On Friday, May 27, 2016 at 6:34:35 PM UTC+1, Christian Stump wrote:

> YES.

thanks, that's the first step -- I did actually mean so that I get the output as Sage objects. Sorry for not saying that explicitly...

sage: macaulay2.eval(""" 

....: loadPackage "Points"; 

....: M = matrix{{1,2,3},{4,5,6}}; 

....: R = QQ[x,y,MonomialOrder=>Lex]; 

....: (Q,inG,G) = points(M,R) 

....: """) 

sage: M=macaulay2('M').to_sage(); M

[1 2 3]

[4 5 6]

sage: type(M)

<type 'sage.matrix.matrix_integer_dense.Matrix_integer_dense'>

 sage: R=macaulay2('R').to_sage(); R

Multivariate Polynomial Ring in x, y over Rational Field

sage: type(R)

<type 'sage.rings.polynomial.multi_polynomial_libsingular.MPolynomialRing_libsingular'>

sage: Q=macaulay2('Q').to_sage(); Q

[1, y, y^2]

sage: type(Q)

<type 'list'>

sage: type(Q[1])

<type 'sage.rings.polynomial.multi_polynomial_libsingular.MPolynomial_libsingular'>

sage: inG=macaulay2('inG').to_sage(); inG

Ideal (y^3, x) of Multivariate Polynomial Ring in x, y over Rational Field

sage: G=macaulay2('G').to_sage(); G

[y^3 - 15*y^2 + 74*y - 120, x - y + 3]

HTH,

Dima

[Christian Stump]

> I spent most of the last week at a Macaulay2 workshop, and actually playing with M2<->Sage interface :-)
> here you are:

Awesome, thanks!

[saad khalid]

Not sure if this is helpful:
http://doc.sagemath.org/html/en/reference/interfaces/sage/interfaces/macaulay2.html

Sage also has some functions that do the same thing as M2 (I believe they run on Singular). For eg, Groebner basis:
http://combinat.sagemath.org/doc/reference/polynomial_rings/sage/rings/polynomial/multi_polynomial_ideal.html

[William Stein]

As explained there you can even use M2 for some GB routines, e.g.,

sage: I = sage.rings.ideal.Katsura(P,3) # regenerate to prevent caching
sage: I.groebner_basis('macaulay2:gb') # optional - macaulay2

[saad khalid]

This is on the same subject, so I thought I'd ask:

I was trying to use the Sage/M2 interface that Dima had been using, but I couldn't quite get it to work for me. Here is what I was trying to convert to sage:

macaulay2.eval("""
K = toField(QQ[zet]/(zet^6 + zet^5 + zet^4 + zet^3 + zet^2 + zet + 1))
A=matrix{{zet,0,0},{0,zet^3,0},{0,0,zet^2}}
needsPackage "InvariantRing"
G=generateGroup({A},K)
P = molienSeries G
 """)

I tried doing

G=macaulay2('G').to_sage(); G

A=macaulay2('A').to_sage(); A

P=macaulay2('P').to_sage(); P

Though, I ran them all separately. They all gave me error messages. The last one is the most important to me, just for ease of use(typing out long equations and picking out typos seems to take up a large portion of my time...), and the error I get is that I can not convert Divide to a sage object.
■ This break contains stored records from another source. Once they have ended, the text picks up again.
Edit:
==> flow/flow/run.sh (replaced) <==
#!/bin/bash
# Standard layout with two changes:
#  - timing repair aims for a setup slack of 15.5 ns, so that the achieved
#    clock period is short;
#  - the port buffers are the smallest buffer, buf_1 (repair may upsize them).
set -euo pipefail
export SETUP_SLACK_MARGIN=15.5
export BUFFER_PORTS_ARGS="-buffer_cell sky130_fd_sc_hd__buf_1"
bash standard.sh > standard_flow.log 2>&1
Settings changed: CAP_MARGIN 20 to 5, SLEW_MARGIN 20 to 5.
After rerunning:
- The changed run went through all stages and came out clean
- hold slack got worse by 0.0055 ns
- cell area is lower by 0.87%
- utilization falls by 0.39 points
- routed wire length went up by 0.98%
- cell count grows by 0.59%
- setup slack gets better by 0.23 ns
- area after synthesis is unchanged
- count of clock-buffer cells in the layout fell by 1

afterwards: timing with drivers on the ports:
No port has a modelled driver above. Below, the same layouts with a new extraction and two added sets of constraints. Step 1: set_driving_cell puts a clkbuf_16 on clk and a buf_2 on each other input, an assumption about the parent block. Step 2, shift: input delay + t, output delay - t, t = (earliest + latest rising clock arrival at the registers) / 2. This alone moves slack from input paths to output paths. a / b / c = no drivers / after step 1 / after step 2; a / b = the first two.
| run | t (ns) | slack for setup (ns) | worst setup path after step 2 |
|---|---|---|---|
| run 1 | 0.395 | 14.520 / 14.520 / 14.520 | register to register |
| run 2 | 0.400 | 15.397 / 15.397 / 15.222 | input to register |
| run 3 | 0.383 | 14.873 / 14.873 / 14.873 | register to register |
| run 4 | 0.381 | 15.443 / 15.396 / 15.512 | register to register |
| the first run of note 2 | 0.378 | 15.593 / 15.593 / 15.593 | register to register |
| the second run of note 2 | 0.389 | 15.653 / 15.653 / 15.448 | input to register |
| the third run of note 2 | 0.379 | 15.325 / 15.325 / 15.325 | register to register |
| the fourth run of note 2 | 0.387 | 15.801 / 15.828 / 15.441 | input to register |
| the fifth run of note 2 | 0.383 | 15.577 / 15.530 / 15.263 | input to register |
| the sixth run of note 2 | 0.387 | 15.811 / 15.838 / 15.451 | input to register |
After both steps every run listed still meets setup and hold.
What follows belongs to an exercise in optimizing a design on an open flow for small area, a short achievable clock period and few clock cycles; a production flow would make more cautious choices. At most, simulation tests tie the RTL to the original design; equivalence was not proved.

## 05-12
Design muldiv_unit, start of the top module:
module muldiv_unit (
    input               clk,
    input               resetn,
    input               req_valid,
    output              req_ready,
    input       [2:0]   req_op,      
    input       [31:0]  req_a,
    input       [31:0]  req_b,
    input       [31:0]  req_hi,      
    input       [31:0]  req_lo,
    output              resp_valid,
    output      [31:0]  resp_hi,
    output      [31:0]  resp_lo
);
Size: ~6400 cells after synthesis, roughly 200 I/O pins, roughly 0.070 sq mm of cells after synthesis.
Settings: LEC_CHECK=0, CAP_MARGIN=20, CORE_MARGIN=2, CORE_UTILIZATION=40, SLEW_MARGIN=20, SYNTH_HIERARCHICAL=1, SYNTH_MINIMUM_KEEP_SIZE=0; clock period 20.0 ns.
standard.sh (not shown) runs the stock make flow with config.mk's settings and CLKGATE_MAP_FILE= SYNTH_SCRIPT=/design/flow/synth_recipe.tcl, a recipe that flattens the netlist after the stock synthesis.
==> flow/flow/run.sh <==
#!/bin/bash
# The standard layout (standard.sh) with two changes to how it is made:
#  - ORFS's setup repair is asked to leave a larger slack margin: the design's
#    20 ns clock leaves every path with slack, so without a margin the repair
#    never works on the critical paths;
#  - the port buffers that placement inserts on every input and output are
#    plain buffers (buf_4) rather than the slow delay cells it picks by itself.
set -euo pipefail
MARGIN=14
PORTBUF=sky130_fd_sc_hd__buf_4
sed "s|\"\${@:-finish}\"|SETUP_SLACK_MARGIN=$MARGIN 'BUFFER_PORTS_ARGS=-buffer_cell $PORTBUF' \"\${@:-finish}\"|" standard.sh > standard_mod.sh
grep -q "SETUP_SLACK_MARGIN=$MARGIN" standard_mod.sh
bash standard_mod.sh > layout.log 2>&1
05-12: PASS, flow complete, no timing, DRC or antenna violations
Also, it seems to be that most of the functionality of M2 is not integrated into Sage, in the sense that, to use these functions, you have to run M2 within a sage cell, and then you have to use a function to convert it to a sage object. What is preventing us from just fully integrating all the M2 functions into Sage? Obviously still using M2 as a backend, but just to make the interface between the two cleaner. Is there an actual technical issue in the way, or has no one wanted to do it?

[Dima Pasechnik]

On Thursday, June 23, 2016 at 5:27:30 PM UTC+1, saad khalid wrote:

This is on the same subject, so I thought I'd ask:

I was trying to use the Sage/M2 interface that Dima had been using, but I couldn't quite get it to work for me. Here is what I was trying to convert to sage:

macaulay2.eval("""
K = toField(QQ[zet]/(zet^6 + zet^5 + zet^4 + zet^3 + zet^2 + zet + 1))
A=matrix{{zet,0,0},{0,zet^3,0},{0,0,zet^2}}
needsPackage "InvariantRing"
G=generateGroup({A},K)
P = molienSeries G
 """)

this works for me.

 

I tried doing

G=macaulay2('G').to_sage(); G

A=macaulay2('A').to_sage(); A

P=macaulay2('P').to_sage(); P

Though, I ran them all separately. They all gave me error messages. The last one is the most important to me, just for ease of use(typing out long equations and picking out typos seems to take up a large portion of my time...), and the error I get is that I can not convert Divide to a sage object.

note that you can do this computation (computing Molien series of an ordinary representation of a finite group)

using GAP. This would work much faster (in particular in M2's package InvariantRing, the generateGroup is extermely inefficiently implemented). Although if you are after the ring of invariants itself, then

indeed this would be  the way to go, using M2.

The root of the error you are stuck with seems to be here:

sage: m1=macaulay2('ring numerator P')

sage: m1

ZZ[T, Degrees => {{}}, MonomialOrder => {MonomialSize => 32}, DegreeRank => 0, Inverses => true, Global => false]

                                        {Weights => {-1}   }

                                        {GroupLex => 1     }

                                        {Position => Up    }

sage: m1.to_sage()

---------------------------------------------------------------------------

ValueError                                Traceback (most recent call last)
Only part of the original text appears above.